Well, then why did you support it when it was proposed by the European Commission?
'We've all seen how unpopular this heavy-handed approach has been with the public.
Which is the answer to the above question. 'oh, the public don't like it. But don't worry, we'll just pretend it had nothing to do with us or Brussels law making and then attack the government, safe in the knowledge that it will be reported that we wouldn't have done it if we were in government and we'll do something to change it.'
'What's more, it is extremely expensive to administer and encourages irresponsible behaviour like fly-tipping or back yard burning.'
That was mentioned to you guys at the time but you still supported it.
Mr Osborne will call for a switch to financial incentives.
'Instead of using sticks, we can use carrots instead,' he will say.
Not his money, I supposed. Easy come, easy go.
Councils must pay a £32 landfill tax for every tonne of rubbish that they cannot recycle. The Government has said it will increase by £8 a year each year until 2011, when it will be £48.
Well, yes, but this isn't new. And it isn't news to the Tory party either. Or their MEPs who voted for it. It's also not a Labour party proposal.
Mr Osborne will point to the American example where local authorities offer to share the savings from reducing their landfill bill with private companies that find ways of increasing recycling.
I don't particularly disagree with financial incentives as a way of getting things done, but in this case I am not convinced that we need to be recycling everything and I certainly don't want incinerators built on greenbelt, thanks.
One firm is RecycleBank, which offers to split the savings with local authorities if it manages to reduce the rubbish they bury.
The company pays households up to £25 a month for recycling.
Does that mean that council tax will go down? Surely that's only good if what happens to the rubbish is better than it going into landfill? This is a one-size-fits-all policy for 15 countries including the low countries who don't bury rubbish because they don't have much room.
Mr Osborne will tell the Green Alliance's summer reception in London: 'The more they recycle, the more they get paid.
That just seems far too broad brush to me.
'The best part is that none of this impacts on public expenditure in any way. 'This approach has achieved startling results. In some communities, it has increased the amount of household waste being recycled by more than 200 per cent.'
I'm thinking 'opportunity cost' here. It also does impact on public expenditure if the previous disposable income of households is being given to families who recycle, regardless of the impact or benefit of that. Because public money comes from individuals working.

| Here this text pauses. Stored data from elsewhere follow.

===== flow/run.sh =====
#!/bin/bash
# the make line also repeats each setting of config.mk as NAME=value (left out here)
make -C /OpenROAD-flow-scripts/flow DESIGN_CONFIG=/design/flow/config.mk WORK_HOME=/design/flow/orfs CLKGATE_MAP_FILE= finish
== job 9247 ==
// EX
module EX (
    input clk,
    input rst_n,
    input en,
    input stage_ID_EX__EX_regwrite,
    input stage_ID_EX__EX_memtoreg,
    input stage_ID_EX__EX_memread,
    input stage_ID_EX__EX_memwrite,
    input stage_ID_EX__EX_alusrc,
    input [1:0] stage_ID_EX__EX_aluop,
    input stage_ID_EX__EX_regdst,
    input stage_ID_EX__EX_sys_en,
    input [31:0]stage_ID_EX__EX_rs_data,
    input [31:0]stage_ID_EX__EX_rt_data,
    input [4:0]stage_ID_EX__EX_rs_id,
    input [4:0]stage_ID_EX__EX_rt_id,
    input [4:0]stage_ID_EX__EX_rd_id,
    input [31:0]stage_ID_EX__EX_sign_ext,
    input [2:0]stage_ID_EX__EX_funct3,
    input sys__EX_done,
    output reg stage_EX_MEM__MEM_regwrite,
    output reg stage_EX_MEM__MEM_memtoreg,
    output reg stage_EX_MEM__MEM_memread,
    output reg stage_EX_MEM__MEM_memwrite,
    output reg [31:0] stage_EX_MEM__MEM_alures,
    output reg [31:0] stage_EX_MEM__MEM_store_data,
    output reg [4:0]  stage_EX_MEM__MEM_rd_id,
    output EX__HDUbr_regwrite,
    output EX__HDU_memread,
    output [4:0] EX__HDU_HDUbr_rd_id,
    output reg  EX_stall_for_sys,
    input  FU__EX_rs_wb,
    input  FU__EX_rs_mem,
    input  FU__EX_rt_wb,
    input  FU__EX_rt_mem,
    input [31:0]  WB__EX_for_help,
    input [31:0]  MEM__EX_for_help
);
make LEC_CHECK=0 CAP_MARGIN=20 CORE_ASPECT_RATIO=0.5 CORE_MARGIN=2 CORE_UTILIZATION=72 CTS_CLUSTER_DIAMETER=287 CTS_CLUSTER_SIZE=100 SETUP_SLACK_MARGIN=1.95 SLEW_MARGIN=20 finish   # period 6.58 ns
run.sh (not shown) runs the stock make flow with config.mk's settings and CLKGATE_MAP_FILE=.
Job 9247 did not finish; the tool stopped in clock tree synthesis with error DPL-0038.
The following lists how job 5909 was set up differently from job 9247:
Settings: CORE_UTILIZATION changed from 72 to 40; SETUP_SLACK_MARGIN removed (was 1.95); CTS_CLUSTER_SIZE changed from 100 to 17; CTS_CLUSTER_DIAMETER changed from 287 to 204; the clock period (ns, I/O delays scaled along) changed from 6.58 to 5.2.
## What came out
- Job 5909 finished all stages; the layout is clean.
- Comparing number of rows created at floorplan for job 9247 and job 5909, the bigger number came from job 5909.
- Between job 9247 and job 5909, area of placed instances increased.
- Quantity of I/O buffers inserted on ports came out exactly the same in job 9247 and job 5909.
- Job 5909 vs. job 9247: core area went up by 82%.
- Comparing job 5909 against job 9247, there is no change at all in tally of unique sky130hd cells used after synthesis.
- Cell count after placement (job 9247 / job 5909): 0.848
- Compared with job 9247, job 5909 shows a final estimated routing congestion in global placement that is about 20% lower.
- Delta (job 5909 minus job 9247): worst setup slack after placement went down by 0.84 ns; die area rose by about 80%.
- As far as per-instance average area after synthesis goes, job 9247 and job 5909 are indistinguishable; the numbers are identical.
- Relative to job 9247, the width of the die measured on job 5909 has increased by more than a quarter.
For job 3347, these inputs were changed with respect to job 5909:
Settings: putting ABC_AREA at 1 where nothing was set; clearing CORE_ASPECT_RATIO, which used to be 0.5; clearing CTS_CLUSTER_DIAMETER, which used to be 204; swapping 40 for 64 in CORE_UTILIZATION; swapping 17 for 100 in CTS_CLUSTER_SIZE; swapping 5.2 for 4.47 in the clock period (ns, I/O delays scaled along).
The flow ended early for job 3347: it failed with a tool error in global routing.
Re summed standard-cell area reported by yosys: job 3347 and job 5909 aren't equal, and the lower value belongs to job 3347.
Share of synthesized cell area in full adder, half adder and majority cells essentially unchanged between job 3347 and job 5909.
Of job 3347 and job 5909, the run reporting the higher number of distinct library cells after synthesis was job 5909.
Delta(xor/xnor cell area share of the yosys netlist, job 3347 - job 5909) < 0
Number of instances in the synthesized netlist (job 3347 over job 5909): increase, 573
Edits applied to the flow inputs when going from job 3347 to job 4659:
Settings: CORE_UTILIZATION changed from 64 to 72; CTS_CLUSTER_DIAMETER newly set to 371; TNS_END_PERCENT newly set to 20.
==> results <==
- Job 4659 -> job 3347: number of top-level design ports delta 0, exact match
- Changes observed in job 4659 relative to job 3347: synthesized netlist cell count was more or less identical; aoi/oai-family share of the synthesized area about even; effective utilization at floorplan climbed 8.2 points.
- Job 4659: it failed with a tool error in global placement, so there are no final results.

* * *

Setup of run 1:
The RTL this note starts from:
==> flow/design.v <==
module EX (
    input clk,
    input rst_n,
    input en,
    input stage_ID_EX__EX_regwrite,
    input stage_ID_EX__EX_memtoreg,
    input stage_ID_EX__EX_memread,
    input stage_ID_EX__EX_memwrite,
    input stage_ID_EX__EX_alusrc,
    input [1:0] stage_ID_EX__EX_aluop,
    input stage_ID_EX__EX_regdst,
    input stage_ID_EX__EX_sys_en,
    input [31:0]stage_ID_EX__EX_rs_data,
    input [31:0]stage_ID_EX__EX_rt_data,
    input [4:0]stage_ID_EX__EX_rs_id,
    input [4:0]stage_ID_EX__EX_rt_id,
    input [4:0]stage_ID_EX__EX_rd_id,
    input [31:0]stage_ID_EX__EX_sign_ext,
    input [2:0]stage_ID_EX__EX_funct3,
    input sys__EX_done,
    output reg stage_EX_MEM__MEM_regwrite,
    output reg stage_EX_MEM__MEM_memtoreg,
    output reg stage_EX_MEM__MEM_memread,
    output reg stage_EX_MEM__MEM_memwrite,
    output reg [31:0] stage_EX_MEM__MEM_alures,
    output reg [31:0] stage_EX_MEM__MEM_store_data,
    output reg [4:0]  stage_EX_MEM__MEM_rd_id,
    output EX__HDUbr_regwrite,
    output EX__HDU_memread,
    output [4:0] EX__HDU_HDUbr_rd_id,
    output reg  EX_stall_for_sys,
    input  FU__EX_rs_wb,
    input  FU__EX_rs_mem,
    input  FU__EX_rt_wb,
    input  FU__EX_rt_mem,
    input [31:0]  WB__EX_for_help,
    input [31:0]  MEM__EX_for_help
);
localparam S0 = 0;  
localparam S1 = 1;  
wire [31:0] FMP1_out_rs;
wire [31:0] FMP1_out_rt;
wire [31:0] FMP2_out_rs;
wire [31:0] FMP2_out_rt;
wire [31:0] alu_in_rs;
wire [31:0] alu_in_rt;
reg  [31:0] alu_res;
assign FMP1_out_rs = (FU__EX_rs_wb)?WB__EX_for_help:stage_ID_EX__EX_rs_data;
assign FMP1_out_rt = (FU__EX_rt_wb)?WB__EX_for_help:stage_ID_EX__EX_rt_data;
assign FMP2_out_rs = (FU__EX_rs_mem)?MEM__EX_for_help:FMP1_out_rs;
assign FMP2_out_rt = (FU__EX_rt_mem)?MEM__EX_for_help:FMP1_out_rt;
assign alu_in_rs = FMP2_out_rs;
assign alu_in_rt = (stage_ID_EX__EX_alusrc)?stage_ID_EX__EX_sign_ext:FMP2_out_rt;
always@* begin
    case ({stage_ID_EX__EX_aluop,stage_ID_EX__EX_funct3})
        5'b00000: alu_res = alu_in_rs+alu_in_rt;
        5'b01000: alu_res = alu_in_rs+alu_in_rt;
        5'b10000: alu_res = alu_in_rs-alu_in_rt;
        5'b01001: alu_res = alu_in_rs<<alu_in_rt[4:0];
        5'b01101: alu_res = alu_in_rs>>alu_in_rt[4:0];
        5'b10101: alu_res = $signed(alu_in_rs)>>>alu_in_rt[4:0];
        5'b01100: alu_res = alu_in_rs^alu_in_rt;
        5'b01110: alu_res = alu_in_rs|alu_in_rt;
        5'b01111: alu_res = alu_in_rs&alu_in_rt;
        default: alu_res = 32'b0;   
    endcase
end
reg curr_state , next_state;
always@(posedge clk) begin
    if (!rst_n) begin
        curr_state <= 0;
    end
    else begin
        curr_state <= next_state;
    end
end
always@* begin
    next_state = curr_state;
    EX_stall_for_sys = 0;
    case(curr_state) 
        S0: begin
                if (stage_ID_EX__EX_sys_en) begin
                    next_state = S1;
                    EX_stall_for_sys = 1;
                end
        end
        S1: begin
                if(!sys__EX_done)
                    EX_stall_for_sys = 1;
                else begin
                    EX_stall_for_sys = 0;
                    next_state = S0;
                end
        end
    endcase
end
always@(posedge clk) begin
    if(!rst_n) begin
        stage_EX_MEM__MEM_regwrite <= 0;
        stage_EX_MEM__MEM_memtoreg <= 0;
        stage_EX_MEM__MEM_memread <= 0;
        stage_EX_MEM__MEM_memwrite <= 0;
        stage_EX_MEM__MEM_alures <= 0;
        stage_EX_MEM__MEM_store_data <= 0;
        stage_EX_MEM__MEM_rd_id <= 0;
    end
    else begin
        if(en) begin
            stage_EX_MEM__MEM_regwrite <= EX_stall_for_sys?0:stage_ID_EX__EX_regwrite;
            stage_EX_MEM__MEM_memtoreg <= EX_stall_for_sys?0:stage_ID_EX__EX_memtoreg;
            stage_EX_MEM__MEM_memread  <= EX_stall_for_sys?0:stage_ID_EX__EX_memread;
            stage_EX_MEM__MEM_memwrite <= EX_stall_for_sys?0:stage_ID_EX__EX_memwrite;
            stage_EX_MEM__MEM_alures   <= alu_res;
            stage_EX_MEM__MEM_store_data <= FMP2_out_rt;
            stage_EX_MEM__MEM_rd_id      <= stage_ID_EX__EX_regdst?stage_ID_EX__EX_rd_id:stage_ID_EX__EX_rt_id; 
        end
    end
end
assign EX__HDU_HDUbr_rd_id = stage_ID_EX__EX_regdst?stage_ID_EX__EX_rd_id:stage_ID_EX__EX_rt_id;
assign EX__HDU_memread = stage_ID_EX__EX_memread;
assign EX__HDUbr_regwrite = stage_ID_EX__EX_regwrite;
endmodule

He will add: 'While the poorest households were previously the least likely to recycle, as soon as they receive a financial incentive for recycling, they typically become among the most likely.'
I'm paying for lazy people to recycle. Great.
Mr Osborne will also announce that, under the Tories, landfill tax will not fall beneath £48 after 2011 to give councils and businesses greater certainty about the bills they face.
No fucking surprise there, is there! You know why they're not changing the fines? BECAUSE THEY CAN'T. That stuff about bills is just some bullshit invented to cover up for their own incompetence. Peter Lilley said of the government:
They prefer to claim paternity rather than admit impotence—the fate of the cuckold across the ages.
Well, that does also ring true here.
He will say: 'While Labour want to regulate, ban and interfere to get their way, the Conservatives want to work with people and give them incentives to act in a socially responsible way.
Like imposing fines for breaching EU targets and introducing targets on recycling of 50% for households and 70% for businesses? Some fucking carrot.
'The fight against climate change is the greatest challenge my generation faces. We will not shirk from this fight.'
The biggest challenge this generation faces is getting a politician to tell the fucking truth and not be a completely devious cunt, I think. But what do I know. More than most on recycling legislation, it would seem.